Wednesday, October 10, 2012

Matchbox of the day: Fungi russian matchbox label

russian matchbox label by maraid
russian matchbox label, a photo by maraid on Flickr.
From the other side of the pond, a matchbox label from the 50's, simple and nice. The mushrooms are probably fly mushrooms, or what they might be called in English. In Swedish: Flugsvamp. Toxic and hallucinogenic.

Sunday, October 7, 2012

Stamp of the day: Finding Funky Fungi

It is the season of the fungi, these strange creatures that are actually more animal than plant.... evolutionarily speaking.  I have seen a lot of interesting fungi lately in our wet fall in eastern USA.

possibly Astraeus hygrometricus, an earth star (fungi)


(above) Earth stars in the Pine Barrens...  I haven't seen an earth star in many years, so this was fun!

Cobolt crust fungus in our garden, found on an old stick (sorry, no photo, check out the link to see the amazing color)...

Tiny little black specks on a rotten branch was Diatrype, an ascomycete (related to morels)...

and then jelly fungi of course, these jellyfish-looking things that come out of branches as gelatinous exudates...

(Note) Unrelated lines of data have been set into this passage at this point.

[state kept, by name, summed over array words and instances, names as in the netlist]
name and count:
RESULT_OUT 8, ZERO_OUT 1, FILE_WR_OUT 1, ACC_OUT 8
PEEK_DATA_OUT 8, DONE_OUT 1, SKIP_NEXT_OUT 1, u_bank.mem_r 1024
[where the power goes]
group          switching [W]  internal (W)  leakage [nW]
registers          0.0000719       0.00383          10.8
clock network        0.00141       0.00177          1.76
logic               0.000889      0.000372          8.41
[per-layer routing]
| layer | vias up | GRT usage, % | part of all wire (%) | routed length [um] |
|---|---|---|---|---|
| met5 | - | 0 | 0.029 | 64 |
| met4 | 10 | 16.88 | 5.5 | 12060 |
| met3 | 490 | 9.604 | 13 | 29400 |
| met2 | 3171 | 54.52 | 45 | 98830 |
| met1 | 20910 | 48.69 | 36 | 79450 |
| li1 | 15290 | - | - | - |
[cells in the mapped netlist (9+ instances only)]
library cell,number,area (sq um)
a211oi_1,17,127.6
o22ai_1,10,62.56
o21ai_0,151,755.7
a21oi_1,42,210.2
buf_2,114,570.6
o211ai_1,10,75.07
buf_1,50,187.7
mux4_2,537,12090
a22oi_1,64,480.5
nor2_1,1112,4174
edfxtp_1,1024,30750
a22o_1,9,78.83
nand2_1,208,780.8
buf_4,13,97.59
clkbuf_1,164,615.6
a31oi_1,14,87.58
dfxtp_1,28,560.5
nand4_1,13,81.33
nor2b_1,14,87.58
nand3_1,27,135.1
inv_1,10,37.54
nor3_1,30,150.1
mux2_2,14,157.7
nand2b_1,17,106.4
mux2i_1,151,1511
===== src/common/lcs_defines.vh =====
// Constants for the link control and status register pair.
// Assumes a 16-bit configuration access port with byte enables.
// Functional notes
// - Bit 6 records common reference clock; selects reported exit latencies.
// - Retrain bit 5 always reads back zero.
// - Retrain bit clears itself after a one is written.
// - Writing one to retrain drives the training machine into Recovery; lcs_regs drops the request while link-off is one.
// - While link-off bit 4 is one, force Recovery then Disabled.
// - Link-off bit reads back the last written value at once.
// - Clearing link-off retrains the link as after reset.
// - Completion boundary bit 3 is fixed zero, meaning 64 byte.
// - Bits 1:0 select power management; code 10 is reserved.
// - Status bit 12 is read-only one: platform reference clock used.
// - Status bit 11 is set while training runs, cleared when done.
// - Status bit 10 set when training fails to reach L0.
// - Status bits 9:4 report negotiated lane count, reset 00h.
// - Status bits 3:0 report link rate; 1h is 2.5 Gb/s.
`ifndef LCS_DEFINES_VH
`define LCS_DEFINES_VH
`define LCS_OFS_CTRL 8'hB0
`define LCS_OFS_STAT 8'hB2
`define LCS_CTRL_RST 16'h0000
`define LCS_STAT_RST 16'h1001
`define LCS_CTRL_WMASK 16'h0073
`define LCS_B_CCLK 6
`define LCS_B_RETRAIN 5
`define LCS_B_LINKOFF 4
`define LCS_B_RDBOUND 3
`define LCS_F_ASPM_HI 1
`define LCS_F_ASPM_LO 0
`define LCS_ASPM_RSVD 2'h2
`define LCS_B_SLOTCLK 12
`define LCS_B_TRAIN 11
`define LCS_B_TERR 10
`define LCS_WIDTH_RST 6'h00
`define LCS_SPEED_RST 4'h1
`define LCS_L0S_LAT_COMMON 3'h2
`define LCS_L0S_LAT_ASYNC 3'h3
`endif


===== src/design/lcs_flag.v =====
// Sticky status flag: hardware set wins over clear.
// Assumes one clock, asynchronous low reset.
`timescale 1ns/1ns
`default_nettype none
module lcs_flag (
  input wire core_clk,
  input wire nrst,
  input wire setIn,
  input wire clrIn,
  output reg flagOut
);
  always @(posedge core_clk or negedge nrst) begin
    if (!nrst) begin
      flagOut <= 1'b0;
    end else if (setIn) begin
      flagOut <= 1'b1;
    end else if (clrIn) begin
      flagOut <= 1'b0;
    end
  end
endmodule
`default_nettype wire


===== src/design/lcs_regs.v =====
// Link control and status registers with training machine steering.
// Assumes the configuration port and training machine share core_clk.
`timescale 1ns/1ns
`default_nettype none
`include "lcs_defines.vh"
module lcs_regs (
  input wire core_clk,
  input wire nrst,
  input wire cfgWr,
  input wire cfgRd,
  input wire [7:0] cfgAddr,
  input wire [1:0] cfgBe,
  input wire [15:0] cfgWdata,
  output reg [15:0] cfgRdata,
  input wire ltssmInL0,
  input wire ltssmTrainDone,
  input wire ltssmTrainFail,
  input wire [5:0] negWidth,
  input wire [3:0] negSpeed,
  input wire negValid,
  output wire retrainReq,
  output wire linkOffReq,
  output wire autoRetrainReq,
  output wire [1:0] aspmCtrl,
  output wire commonClk,
  output wire [2:0] l0sExitLat
);
  reg [15:0] ctrl_reg;
  reg retrainPulse_reg;
  reg autoRetrain_reg;
  reg training_reg;
  reg [5:0] width_reg;
  reg [3:0] speed_reg;
  wire ctrlWr;
  wire [15:0] wmask;
  wire trainErr;
  wire [15:0] statVal;
  wire [1:0] aspmNew;

  assign ctrlWr = cfgWr && (cfgAddr == `LCS_OFS_CTRL);
  // Status writes decode to nothing
  assign wmask = {{8{cfgBe[1]}}, {8{cfgBe[0]}}} & `LCS_CTRL_WMASK;
  assign aspmNew = cfgWdata[`LCS_F_ASPM_HI:`LCS_F_ASPM_LO];

  // Retrain field is never stored, so it reads zero and needs no clearing
  always @(posedge core_clk or negedge nrst) begin
    if (!nrst) begin
      ctrl_reg <= `LCS_CTRL_RST;
    end else if (ctrlWr) begin
      ctrl_reg[`LCS_B_CCLK] <= wmask[`LCS_B_CCLK] ? cfgWdata[`LCS_B_CCLK]
                                                 : ctrl_reg[`LCS_B_CCLK];
      ctrl_reg[`LCS_B_LINKOFF] <= wmask[`LCS_B_LINKOFF] ? cfgWdata[`LCS_B_LINKOFF]
                                                       : ctrl_reg[`LCS_B_LINKOFF];
      // Reserved code is kept out so hardware never sees it
      if (wmask[0] && aspmNew != `LCS_ASPM_RSVD) begin
        ctrl_reg[`LCS_F_ASPM_HI:`LCS_F_ASPM_LO] <= aspmNew;
      end
    end
  end

  // One-cycle request; self clearing
  always @(posedge core_clk or negedge nrst) begin
    if (!nrst) begin
      retrainPulse_reg <= 1'b0;
    end else begin
      retrainPulse_reg <= ctrlWr && wmask[`LCS_B_RETRAIN] && cfgWdata[`LCS_B_RETRAIN];
    end
  end
  assign retrainReq = retrainPulse_reg && !ctrl_reg[`LCS_B_LINKOFF];
  assign linkOffReq = ctrl_reg[`LCS_B_LINKOFF];

  // Falling link-off starts reset-style training
  always @(posedge core_clk or negedge nrst) begin
    if (!nrst) begin
      autoRetrain_reg <= 1'b0;
    end else begin
      autoRetrain_reg <= ctrlWr && wmask[`LCS_B_LINKOFF] && ctrl_reg[`LCS_B_LINKOFF]
                         && !cfgWdata[`LCS_B_LINKOFF];
    end
  end
  assign autoRetrainReq = autoRetrain_reg;

  assign aspmCtrl = ctrl_reg[`LCS_F_ASPM_HI:`LCS_F_ASPM_LO];
  assign commonClk = ctrl_reg[`LCS_B_CCLK];
  assign l0sExitLat = ctrl_reg[`LCS_B_CCLK] ? `LCS_L0S_LAT_COMMON
                                            : `LCS_L0S_LAT_ASYNC;

  // Training in progress from a retrain or auto-retrain request until done or failed
  always @(posedge core_clk or negedge nrst) begin
    if (!nrst) begin
      training_reg <= 1'b0;
    end else if (retrainReq || autoRetrainReq) begin
      training_reg <= 1'b1;
    end else if (ltssmTrainDone || ltssmTrainFail) begin
      training_reg <= 1'b0;
    end
  end

  // Error stays until a later training reaches L0
  lcs_flag errFlag (
    .core_clk(core_clk),
    .nrst(nrst),
    .setIn(ltssmTrainFail && !ltssmInL0),
    .clrIn(ltssmTrainDone && ltssmInL0),
    .flagOut(trainErr)
  );

  always @(posedge core_clk or negedge nrst) begin
    if (!nrst) begin
      width_reg <= `LCS_WIDTH_RST;
      speed_reg <= `LCS_SPEED_RST;
    end else if (negValid) begin
      width_reg <= negWidth;
      speed_reg <= negSpeed;
    end
  end

  assign statVal = {3'h0, 1'b1, training_reg, trainErr, width_reg, speed_reg};

  always @(posedge core_clk or negedge nrst) begin
    if (!nrst) begin
      cfgRdata <= 16'h0000;
    end else if (cfgRd) begin
      if (cfgAddr == `LCS_OFS_CTRL) begin
        // Bits 5, 3 and reserved read zero
        cfgRdata <= {9'h000, ctrl_reg[`LCS_B_CCLK], 1'b0, ctrl_reg[`LCS_B_LINKOFF],
                     1'b0, 1'b0, ctrl_reg[1:0]};
      end else if (cfgAddr == `LCS_OFS_STAT) begin
        cfgRdata <= statVal;
      end else begin
        cfgRdata <= 16'h0000;
      end
    end
  end
endmodule
`default_nettype wire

The stamp of the day is from Taiwan and was one of the few mushroom stamps I could find that had an earth star among it.

Enjoy!

Friday, October 5, 2012

Stamp of the day: dandelions

Dandelions (maskros in Swedish, Taraxacum in Latin) are amazing.  I think they can flower nearly year round here in New Jersey, and they are beautiful as they flower, but invoking the wrath of many turfgrass pedantics at the same time.  I think the word dandelion and Taraxacum comes from 'lion's teeth', which the leaves are supposed to remind us of.. There aren't that many us that have actually seen true lion's teeth up close.  The Swedish common name is worse, it means 'worm rose' and how knows where that connotation comes from.  It is a really beautiful plant, even if a weed :)

Thursday, October 4, 2012

Serious grounds for sculpture

Not far from where we live, there is a sculpture garden that is both a fantastic place for art (contemporary sculpture) and garden design (contemporary that too).  It is called Grounds for Sculpture, and is really worth a visit.  For those of you that can't visit so easily, here is a little taste of some of the 300 sculptures that are there. Click on the photos for more information about each photo.  (And there are more photos on Flickr from this place here.)

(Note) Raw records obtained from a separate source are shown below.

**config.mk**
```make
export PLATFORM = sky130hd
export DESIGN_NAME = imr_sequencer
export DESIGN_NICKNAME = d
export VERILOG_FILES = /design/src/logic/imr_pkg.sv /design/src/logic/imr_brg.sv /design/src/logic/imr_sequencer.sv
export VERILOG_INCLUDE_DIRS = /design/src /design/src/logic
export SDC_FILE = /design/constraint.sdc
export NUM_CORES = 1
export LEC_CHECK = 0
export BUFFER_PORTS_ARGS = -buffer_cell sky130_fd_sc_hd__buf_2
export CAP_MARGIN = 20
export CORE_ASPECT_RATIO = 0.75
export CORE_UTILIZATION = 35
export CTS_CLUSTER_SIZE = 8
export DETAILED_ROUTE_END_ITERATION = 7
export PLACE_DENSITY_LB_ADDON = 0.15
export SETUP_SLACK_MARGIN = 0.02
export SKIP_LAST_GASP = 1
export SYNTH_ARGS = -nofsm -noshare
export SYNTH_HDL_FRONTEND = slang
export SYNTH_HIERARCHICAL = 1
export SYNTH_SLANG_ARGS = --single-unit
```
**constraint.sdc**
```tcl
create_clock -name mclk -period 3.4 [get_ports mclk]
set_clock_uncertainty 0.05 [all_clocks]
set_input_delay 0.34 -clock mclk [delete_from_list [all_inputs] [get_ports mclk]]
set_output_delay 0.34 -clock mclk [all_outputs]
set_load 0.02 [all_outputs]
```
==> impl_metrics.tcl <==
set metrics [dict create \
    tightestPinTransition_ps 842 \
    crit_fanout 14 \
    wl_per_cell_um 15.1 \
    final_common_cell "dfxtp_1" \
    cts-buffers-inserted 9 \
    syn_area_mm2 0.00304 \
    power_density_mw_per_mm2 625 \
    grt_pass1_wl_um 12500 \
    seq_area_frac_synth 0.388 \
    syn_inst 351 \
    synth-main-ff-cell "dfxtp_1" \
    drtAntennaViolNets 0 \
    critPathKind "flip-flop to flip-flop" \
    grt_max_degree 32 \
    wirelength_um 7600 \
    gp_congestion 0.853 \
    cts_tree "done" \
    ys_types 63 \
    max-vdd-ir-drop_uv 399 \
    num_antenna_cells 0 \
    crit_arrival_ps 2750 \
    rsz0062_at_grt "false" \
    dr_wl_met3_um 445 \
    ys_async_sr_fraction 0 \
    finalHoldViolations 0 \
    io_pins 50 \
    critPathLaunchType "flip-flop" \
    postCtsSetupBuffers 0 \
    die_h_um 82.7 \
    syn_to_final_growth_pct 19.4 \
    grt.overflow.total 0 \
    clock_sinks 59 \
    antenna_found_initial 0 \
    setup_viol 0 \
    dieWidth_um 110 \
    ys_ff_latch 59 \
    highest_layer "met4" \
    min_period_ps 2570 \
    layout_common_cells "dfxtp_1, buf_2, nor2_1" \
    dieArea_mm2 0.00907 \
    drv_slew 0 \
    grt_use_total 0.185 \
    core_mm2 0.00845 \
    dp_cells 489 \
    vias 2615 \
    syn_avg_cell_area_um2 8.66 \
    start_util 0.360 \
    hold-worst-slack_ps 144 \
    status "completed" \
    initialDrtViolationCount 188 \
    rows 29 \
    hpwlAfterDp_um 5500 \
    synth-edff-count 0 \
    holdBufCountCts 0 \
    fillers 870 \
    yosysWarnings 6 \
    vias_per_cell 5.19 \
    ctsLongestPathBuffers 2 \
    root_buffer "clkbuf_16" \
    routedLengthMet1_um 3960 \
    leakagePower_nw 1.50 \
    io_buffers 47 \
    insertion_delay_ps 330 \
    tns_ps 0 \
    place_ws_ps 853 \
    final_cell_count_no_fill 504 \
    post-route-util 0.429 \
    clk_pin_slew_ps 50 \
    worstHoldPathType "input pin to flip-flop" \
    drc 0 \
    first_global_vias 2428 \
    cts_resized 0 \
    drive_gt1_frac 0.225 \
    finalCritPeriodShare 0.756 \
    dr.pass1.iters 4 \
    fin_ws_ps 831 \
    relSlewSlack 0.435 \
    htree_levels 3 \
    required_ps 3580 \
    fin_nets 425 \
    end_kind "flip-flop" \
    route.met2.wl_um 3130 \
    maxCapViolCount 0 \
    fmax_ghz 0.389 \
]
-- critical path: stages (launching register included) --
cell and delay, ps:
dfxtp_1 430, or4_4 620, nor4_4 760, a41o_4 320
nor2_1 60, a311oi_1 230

Urchin by Howard Kalish, 2001

sculpture 262 - Halloween cauldron

tree line

To Marcel Duchamp, Artist, Tool and Die Maker, 1887-1968, by William T Wiley, 1976

Ice Ring, by Michele Oka Doner, 1989

Monet's bridge

The boating party by Seward Johnson

water feature

The scream

Stamp of the day: boat with little outboard motor


This Swedish stamp from 2002 invokes many Swedish summer memories for me.  A simple wooden boat, with oars for slow moving and fishing, and then the little engine for the times when you have to get home for dinner or the wind is in your face and you need some extra help.  Our sailing boat had a slightly larger version than this, a 7.5 hp Mercury outboard motor, and when it was stormy you really hoped it would start.  It did, because it had replaced an older, smaller engine that was not so reliable.  Maybe that was an Evinrude, I don't remember.  But most of the time we sailed in our 18-foot sailing boat with 5 people and two dogs for weeks... the outboard engine was just for storms, when the wind was wrong, or when you had to get through locks or under bridges.